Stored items
########

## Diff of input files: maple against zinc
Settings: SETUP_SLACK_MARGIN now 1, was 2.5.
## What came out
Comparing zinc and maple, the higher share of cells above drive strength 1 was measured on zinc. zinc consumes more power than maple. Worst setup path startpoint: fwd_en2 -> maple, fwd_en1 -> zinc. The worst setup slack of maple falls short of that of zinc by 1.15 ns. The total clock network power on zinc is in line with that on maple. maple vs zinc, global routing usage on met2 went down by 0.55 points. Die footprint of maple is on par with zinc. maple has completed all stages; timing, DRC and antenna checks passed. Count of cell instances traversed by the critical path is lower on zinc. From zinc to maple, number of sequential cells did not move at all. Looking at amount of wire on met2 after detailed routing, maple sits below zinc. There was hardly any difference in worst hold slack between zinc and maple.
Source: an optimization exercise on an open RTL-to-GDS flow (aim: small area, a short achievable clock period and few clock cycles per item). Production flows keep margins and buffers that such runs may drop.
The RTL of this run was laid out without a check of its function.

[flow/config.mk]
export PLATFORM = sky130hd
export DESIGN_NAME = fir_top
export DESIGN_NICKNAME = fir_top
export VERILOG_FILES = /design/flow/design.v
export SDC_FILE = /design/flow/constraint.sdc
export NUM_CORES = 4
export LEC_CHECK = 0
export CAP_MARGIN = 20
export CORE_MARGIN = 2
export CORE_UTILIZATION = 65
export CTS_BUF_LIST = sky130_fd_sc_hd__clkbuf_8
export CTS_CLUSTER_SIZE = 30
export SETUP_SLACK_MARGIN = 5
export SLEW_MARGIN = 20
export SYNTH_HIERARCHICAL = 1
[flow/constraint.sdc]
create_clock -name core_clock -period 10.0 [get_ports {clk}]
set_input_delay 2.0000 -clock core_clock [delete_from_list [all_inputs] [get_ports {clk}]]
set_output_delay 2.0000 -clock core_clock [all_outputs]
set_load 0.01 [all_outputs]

########

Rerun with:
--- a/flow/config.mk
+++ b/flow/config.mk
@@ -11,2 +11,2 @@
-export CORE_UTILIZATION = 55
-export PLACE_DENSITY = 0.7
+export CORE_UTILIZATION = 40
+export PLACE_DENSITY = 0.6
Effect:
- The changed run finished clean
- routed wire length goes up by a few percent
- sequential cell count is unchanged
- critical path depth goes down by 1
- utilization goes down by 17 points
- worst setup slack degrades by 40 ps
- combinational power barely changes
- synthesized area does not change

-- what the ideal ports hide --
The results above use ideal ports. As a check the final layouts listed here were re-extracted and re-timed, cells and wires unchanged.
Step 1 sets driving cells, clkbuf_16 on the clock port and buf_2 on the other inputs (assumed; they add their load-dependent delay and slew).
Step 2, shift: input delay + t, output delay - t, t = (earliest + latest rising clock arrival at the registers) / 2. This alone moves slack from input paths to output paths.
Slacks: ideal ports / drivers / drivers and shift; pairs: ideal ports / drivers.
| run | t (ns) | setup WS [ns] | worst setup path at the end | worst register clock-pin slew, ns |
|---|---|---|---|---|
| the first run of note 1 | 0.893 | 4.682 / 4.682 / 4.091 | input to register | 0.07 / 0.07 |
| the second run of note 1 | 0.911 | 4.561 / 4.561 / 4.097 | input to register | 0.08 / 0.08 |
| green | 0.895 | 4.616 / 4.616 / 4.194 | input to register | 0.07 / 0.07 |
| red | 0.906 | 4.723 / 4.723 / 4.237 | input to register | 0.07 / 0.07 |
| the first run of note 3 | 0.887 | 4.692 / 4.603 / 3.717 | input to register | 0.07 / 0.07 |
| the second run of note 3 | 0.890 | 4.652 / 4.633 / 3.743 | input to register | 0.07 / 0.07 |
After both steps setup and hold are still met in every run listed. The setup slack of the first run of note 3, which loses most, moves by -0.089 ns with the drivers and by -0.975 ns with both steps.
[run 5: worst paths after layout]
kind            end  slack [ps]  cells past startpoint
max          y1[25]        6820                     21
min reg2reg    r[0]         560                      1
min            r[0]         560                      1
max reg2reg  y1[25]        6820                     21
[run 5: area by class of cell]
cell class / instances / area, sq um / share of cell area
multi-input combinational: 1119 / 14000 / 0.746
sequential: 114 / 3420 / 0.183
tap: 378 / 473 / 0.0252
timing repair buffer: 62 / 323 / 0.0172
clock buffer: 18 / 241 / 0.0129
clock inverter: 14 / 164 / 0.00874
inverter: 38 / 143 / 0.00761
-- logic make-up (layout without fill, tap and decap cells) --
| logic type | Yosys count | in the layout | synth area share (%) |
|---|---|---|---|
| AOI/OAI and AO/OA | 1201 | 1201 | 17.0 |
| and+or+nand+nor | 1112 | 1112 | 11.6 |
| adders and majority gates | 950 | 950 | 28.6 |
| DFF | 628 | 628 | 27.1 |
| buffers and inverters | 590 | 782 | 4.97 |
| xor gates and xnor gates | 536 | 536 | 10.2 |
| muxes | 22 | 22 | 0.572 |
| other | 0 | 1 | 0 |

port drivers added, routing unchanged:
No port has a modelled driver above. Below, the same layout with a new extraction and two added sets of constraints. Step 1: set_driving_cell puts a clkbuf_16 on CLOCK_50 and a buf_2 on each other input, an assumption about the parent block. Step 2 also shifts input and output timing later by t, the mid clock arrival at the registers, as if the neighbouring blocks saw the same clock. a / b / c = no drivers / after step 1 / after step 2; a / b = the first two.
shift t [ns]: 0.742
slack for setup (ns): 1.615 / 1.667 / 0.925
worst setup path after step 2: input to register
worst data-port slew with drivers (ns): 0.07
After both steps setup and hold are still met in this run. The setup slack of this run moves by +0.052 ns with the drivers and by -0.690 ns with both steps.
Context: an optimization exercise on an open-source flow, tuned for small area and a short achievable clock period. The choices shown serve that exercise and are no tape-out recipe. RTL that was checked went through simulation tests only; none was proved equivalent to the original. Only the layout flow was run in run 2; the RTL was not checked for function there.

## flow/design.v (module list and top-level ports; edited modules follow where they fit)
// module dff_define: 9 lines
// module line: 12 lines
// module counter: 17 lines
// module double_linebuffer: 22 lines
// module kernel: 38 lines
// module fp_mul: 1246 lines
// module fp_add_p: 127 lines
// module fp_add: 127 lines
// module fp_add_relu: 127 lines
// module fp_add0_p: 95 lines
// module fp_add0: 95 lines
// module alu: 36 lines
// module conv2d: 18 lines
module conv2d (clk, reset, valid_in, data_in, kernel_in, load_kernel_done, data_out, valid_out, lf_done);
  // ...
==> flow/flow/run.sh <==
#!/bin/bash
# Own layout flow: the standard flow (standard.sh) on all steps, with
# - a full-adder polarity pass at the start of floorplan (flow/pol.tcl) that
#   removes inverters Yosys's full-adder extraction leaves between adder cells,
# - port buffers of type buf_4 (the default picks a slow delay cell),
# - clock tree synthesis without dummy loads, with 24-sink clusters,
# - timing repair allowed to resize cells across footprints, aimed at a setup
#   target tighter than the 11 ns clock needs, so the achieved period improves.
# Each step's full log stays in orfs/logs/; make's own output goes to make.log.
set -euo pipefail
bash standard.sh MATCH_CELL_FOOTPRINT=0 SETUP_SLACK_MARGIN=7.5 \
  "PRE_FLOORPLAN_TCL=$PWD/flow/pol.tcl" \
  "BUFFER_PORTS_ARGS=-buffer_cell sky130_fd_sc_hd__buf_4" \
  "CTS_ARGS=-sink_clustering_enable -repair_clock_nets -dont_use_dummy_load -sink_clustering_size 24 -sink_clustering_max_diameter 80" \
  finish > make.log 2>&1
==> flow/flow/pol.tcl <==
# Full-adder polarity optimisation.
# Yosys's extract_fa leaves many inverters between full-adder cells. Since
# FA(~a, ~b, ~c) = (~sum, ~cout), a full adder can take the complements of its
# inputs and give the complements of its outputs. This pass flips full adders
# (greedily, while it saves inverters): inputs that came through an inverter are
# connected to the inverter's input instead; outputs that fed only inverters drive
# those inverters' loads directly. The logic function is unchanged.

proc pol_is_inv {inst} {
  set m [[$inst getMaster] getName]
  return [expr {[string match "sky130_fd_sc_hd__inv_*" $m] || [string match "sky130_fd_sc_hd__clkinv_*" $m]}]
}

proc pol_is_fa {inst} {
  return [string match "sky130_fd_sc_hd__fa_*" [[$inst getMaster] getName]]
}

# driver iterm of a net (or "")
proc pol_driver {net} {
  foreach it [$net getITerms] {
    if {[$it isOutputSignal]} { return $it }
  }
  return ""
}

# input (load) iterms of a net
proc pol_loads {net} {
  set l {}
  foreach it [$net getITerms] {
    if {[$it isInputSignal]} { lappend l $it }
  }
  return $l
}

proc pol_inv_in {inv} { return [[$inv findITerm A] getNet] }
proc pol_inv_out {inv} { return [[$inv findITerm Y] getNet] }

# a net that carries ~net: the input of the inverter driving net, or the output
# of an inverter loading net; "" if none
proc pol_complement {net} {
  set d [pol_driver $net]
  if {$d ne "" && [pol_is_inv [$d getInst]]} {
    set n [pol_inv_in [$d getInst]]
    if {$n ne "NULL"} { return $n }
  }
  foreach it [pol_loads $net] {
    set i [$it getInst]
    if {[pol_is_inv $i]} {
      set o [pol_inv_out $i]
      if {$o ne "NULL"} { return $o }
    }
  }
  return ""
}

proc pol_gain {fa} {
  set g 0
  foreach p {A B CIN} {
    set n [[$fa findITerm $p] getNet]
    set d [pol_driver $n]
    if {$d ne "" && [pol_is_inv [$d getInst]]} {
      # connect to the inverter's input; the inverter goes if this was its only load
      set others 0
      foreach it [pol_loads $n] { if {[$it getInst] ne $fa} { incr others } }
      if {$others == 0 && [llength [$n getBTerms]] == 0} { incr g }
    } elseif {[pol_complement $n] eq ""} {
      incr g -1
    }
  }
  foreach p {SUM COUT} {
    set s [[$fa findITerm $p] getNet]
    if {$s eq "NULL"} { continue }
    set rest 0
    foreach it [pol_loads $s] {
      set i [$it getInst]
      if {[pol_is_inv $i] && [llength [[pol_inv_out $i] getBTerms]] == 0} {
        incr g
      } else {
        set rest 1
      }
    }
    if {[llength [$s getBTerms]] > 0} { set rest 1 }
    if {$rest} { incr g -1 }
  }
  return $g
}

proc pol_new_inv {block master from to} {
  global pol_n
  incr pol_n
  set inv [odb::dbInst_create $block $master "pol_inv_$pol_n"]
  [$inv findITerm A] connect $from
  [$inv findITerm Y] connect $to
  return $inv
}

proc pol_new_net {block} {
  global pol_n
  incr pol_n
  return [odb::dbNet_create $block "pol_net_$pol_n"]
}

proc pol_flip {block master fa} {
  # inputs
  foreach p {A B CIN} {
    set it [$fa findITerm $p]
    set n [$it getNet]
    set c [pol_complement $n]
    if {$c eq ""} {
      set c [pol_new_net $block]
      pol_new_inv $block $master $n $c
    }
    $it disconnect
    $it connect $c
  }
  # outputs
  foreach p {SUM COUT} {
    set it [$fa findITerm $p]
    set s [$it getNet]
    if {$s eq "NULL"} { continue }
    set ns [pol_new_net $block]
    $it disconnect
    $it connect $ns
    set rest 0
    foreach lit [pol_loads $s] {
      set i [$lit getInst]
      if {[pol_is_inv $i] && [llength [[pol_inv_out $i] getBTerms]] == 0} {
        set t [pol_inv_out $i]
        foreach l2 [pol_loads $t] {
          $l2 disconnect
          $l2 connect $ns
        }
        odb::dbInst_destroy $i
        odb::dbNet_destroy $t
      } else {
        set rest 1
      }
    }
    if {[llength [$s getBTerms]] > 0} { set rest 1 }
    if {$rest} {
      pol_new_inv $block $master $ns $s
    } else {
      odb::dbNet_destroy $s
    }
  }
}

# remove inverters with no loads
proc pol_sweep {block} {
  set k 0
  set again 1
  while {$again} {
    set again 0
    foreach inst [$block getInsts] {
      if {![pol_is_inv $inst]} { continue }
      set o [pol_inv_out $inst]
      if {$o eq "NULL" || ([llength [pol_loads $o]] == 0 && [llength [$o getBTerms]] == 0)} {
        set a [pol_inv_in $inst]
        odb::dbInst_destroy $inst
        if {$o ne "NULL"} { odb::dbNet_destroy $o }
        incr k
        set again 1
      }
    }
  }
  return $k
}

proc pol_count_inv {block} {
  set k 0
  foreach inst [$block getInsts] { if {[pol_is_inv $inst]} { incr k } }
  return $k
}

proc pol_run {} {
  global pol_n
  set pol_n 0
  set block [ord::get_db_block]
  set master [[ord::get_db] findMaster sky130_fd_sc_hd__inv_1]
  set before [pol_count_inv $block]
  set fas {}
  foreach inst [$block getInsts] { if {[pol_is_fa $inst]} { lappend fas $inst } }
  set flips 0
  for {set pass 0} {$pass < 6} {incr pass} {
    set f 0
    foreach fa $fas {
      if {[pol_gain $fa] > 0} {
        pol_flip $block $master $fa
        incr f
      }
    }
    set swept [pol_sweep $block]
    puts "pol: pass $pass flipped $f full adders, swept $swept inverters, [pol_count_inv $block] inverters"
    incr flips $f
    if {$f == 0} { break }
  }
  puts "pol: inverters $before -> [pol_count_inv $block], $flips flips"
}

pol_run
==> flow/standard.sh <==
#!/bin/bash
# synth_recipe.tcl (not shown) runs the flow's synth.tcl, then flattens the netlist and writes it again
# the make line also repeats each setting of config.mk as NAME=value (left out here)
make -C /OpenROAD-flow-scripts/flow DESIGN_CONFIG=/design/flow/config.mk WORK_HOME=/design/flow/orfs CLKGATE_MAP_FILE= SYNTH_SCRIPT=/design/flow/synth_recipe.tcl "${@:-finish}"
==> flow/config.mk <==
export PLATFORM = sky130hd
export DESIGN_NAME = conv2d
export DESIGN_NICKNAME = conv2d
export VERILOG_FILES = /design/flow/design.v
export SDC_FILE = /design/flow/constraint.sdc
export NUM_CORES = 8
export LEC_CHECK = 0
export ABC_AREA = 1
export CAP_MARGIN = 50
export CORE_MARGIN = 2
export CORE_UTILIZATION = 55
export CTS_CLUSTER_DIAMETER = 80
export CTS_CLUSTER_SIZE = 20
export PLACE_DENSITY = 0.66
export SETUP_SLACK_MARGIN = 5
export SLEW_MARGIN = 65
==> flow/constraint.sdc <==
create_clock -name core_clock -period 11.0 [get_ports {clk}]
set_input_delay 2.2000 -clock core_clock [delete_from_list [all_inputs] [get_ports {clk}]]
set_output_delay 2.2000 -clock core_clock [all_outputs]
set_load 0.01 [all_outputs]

########

Using the entries above, return exactly the lines from the line with "950 | 28.6 |" to the line with "other | 0 | 1 | 0 |", counting both of those lines.

WRITTEN SOLUTION:
| adders and majority gates | 950 | 950 | 28.6 |
| DFF | 628 | 628 | 27.1 |
| buffers and inverters | 590 | 782 | 4.97 |
| xor gates and xnor gates | 536 | 536 | 10.2 |
| muxes | 22 | 22 | 0.572 |
| other | 0 | 1 | 0 |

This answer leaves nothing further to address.